Data in this exercise START
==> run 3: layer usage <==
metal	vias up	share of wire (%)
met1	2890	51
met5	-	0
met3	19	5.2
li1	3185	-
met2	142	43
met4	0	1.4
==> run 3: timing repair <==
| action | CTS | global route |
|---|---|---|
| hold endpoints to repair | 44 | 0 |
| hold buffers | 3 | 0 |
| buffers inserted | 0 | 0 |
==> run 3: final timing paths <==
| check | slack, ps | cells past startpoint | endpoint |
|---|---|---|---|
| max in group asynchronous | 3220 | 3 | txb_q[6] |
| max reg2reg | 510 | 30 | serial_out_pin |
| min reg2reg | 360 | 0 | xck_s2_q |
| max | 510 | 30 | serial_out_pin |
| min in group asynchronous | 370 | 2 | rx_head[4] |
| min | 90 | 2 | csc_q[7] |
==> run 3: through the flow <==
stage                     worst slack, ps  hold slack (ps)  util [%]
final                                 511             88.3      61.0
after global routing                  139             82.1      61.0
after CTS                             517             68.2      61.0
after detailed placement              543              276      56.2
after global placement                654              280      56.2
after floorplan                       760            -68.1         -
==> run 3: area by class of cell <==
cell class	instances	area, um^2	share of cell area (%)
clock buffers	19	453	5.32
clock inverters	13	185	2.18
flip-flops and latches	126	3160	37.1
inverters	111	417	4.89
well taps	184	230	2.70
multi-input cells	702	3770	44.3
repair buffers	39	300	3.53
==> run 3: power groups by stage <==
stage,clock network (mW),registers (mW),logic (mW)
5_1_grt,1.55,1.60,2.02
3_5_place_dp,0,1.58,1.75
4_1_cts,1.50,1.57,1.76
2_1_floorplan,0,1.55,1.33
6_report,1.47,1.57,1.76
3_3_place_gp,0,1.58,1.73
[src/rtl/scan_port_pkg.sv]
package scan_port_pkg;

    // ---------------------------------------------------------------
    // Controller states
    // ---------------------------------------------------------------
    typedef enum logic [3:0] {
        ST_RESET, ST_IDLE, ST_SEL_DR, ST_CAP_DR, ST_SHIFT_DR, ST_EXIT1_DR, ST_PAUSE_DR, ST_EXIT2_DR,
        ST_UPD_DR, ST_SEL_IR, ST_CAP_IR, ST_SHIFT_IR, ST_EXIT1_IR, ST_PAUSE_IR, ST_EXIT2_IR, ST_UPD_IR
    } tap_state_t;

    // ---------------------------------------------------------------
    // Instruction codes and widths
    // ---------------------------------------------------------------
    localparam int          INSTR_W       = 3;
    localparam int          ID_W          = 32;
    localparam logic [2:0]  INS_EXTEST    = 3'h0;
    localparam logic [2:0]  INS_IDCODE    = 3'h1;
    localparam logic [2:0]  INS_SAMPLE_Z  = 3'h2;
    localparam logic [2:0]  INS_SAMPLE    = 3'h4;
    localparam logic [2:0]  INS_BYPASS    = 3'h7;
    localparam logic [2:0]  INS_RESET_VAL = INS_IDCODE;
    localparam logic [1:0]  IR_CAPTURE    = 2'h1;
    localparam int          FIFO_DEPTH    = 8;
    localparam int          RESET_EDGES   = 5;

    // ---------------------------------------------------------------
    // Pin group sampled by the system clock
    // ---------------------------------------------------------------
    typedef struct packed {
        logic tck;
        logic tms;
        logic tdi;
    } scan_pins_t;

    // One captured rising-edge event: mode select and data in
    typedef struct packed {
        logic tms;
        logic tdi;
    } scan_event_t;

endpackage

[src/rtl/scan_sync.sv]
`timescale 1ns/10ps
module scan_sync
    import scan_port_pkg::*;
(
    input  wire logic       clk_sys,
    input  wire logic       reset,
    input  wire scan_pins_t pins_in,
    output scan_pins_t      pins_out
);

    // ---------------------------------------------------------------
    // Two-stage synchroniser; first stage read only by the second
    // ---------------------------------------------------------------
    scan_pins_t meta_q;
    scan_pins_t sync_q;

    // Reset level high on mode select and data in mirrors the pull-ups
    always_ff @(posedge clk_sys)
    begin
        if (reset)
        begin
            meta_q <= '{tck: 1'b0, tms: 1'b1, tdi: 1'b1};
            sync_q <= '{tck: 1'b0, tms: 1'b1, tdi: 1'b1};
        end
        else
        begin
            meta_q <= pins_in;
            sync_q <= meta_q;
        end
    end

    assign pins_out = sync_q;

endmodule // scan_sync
Data in this exercise END
Whenever a line in the records above contains the string "inverters", copy that line.

clock inverters	13	185	2.18
inverters	111	417	4.89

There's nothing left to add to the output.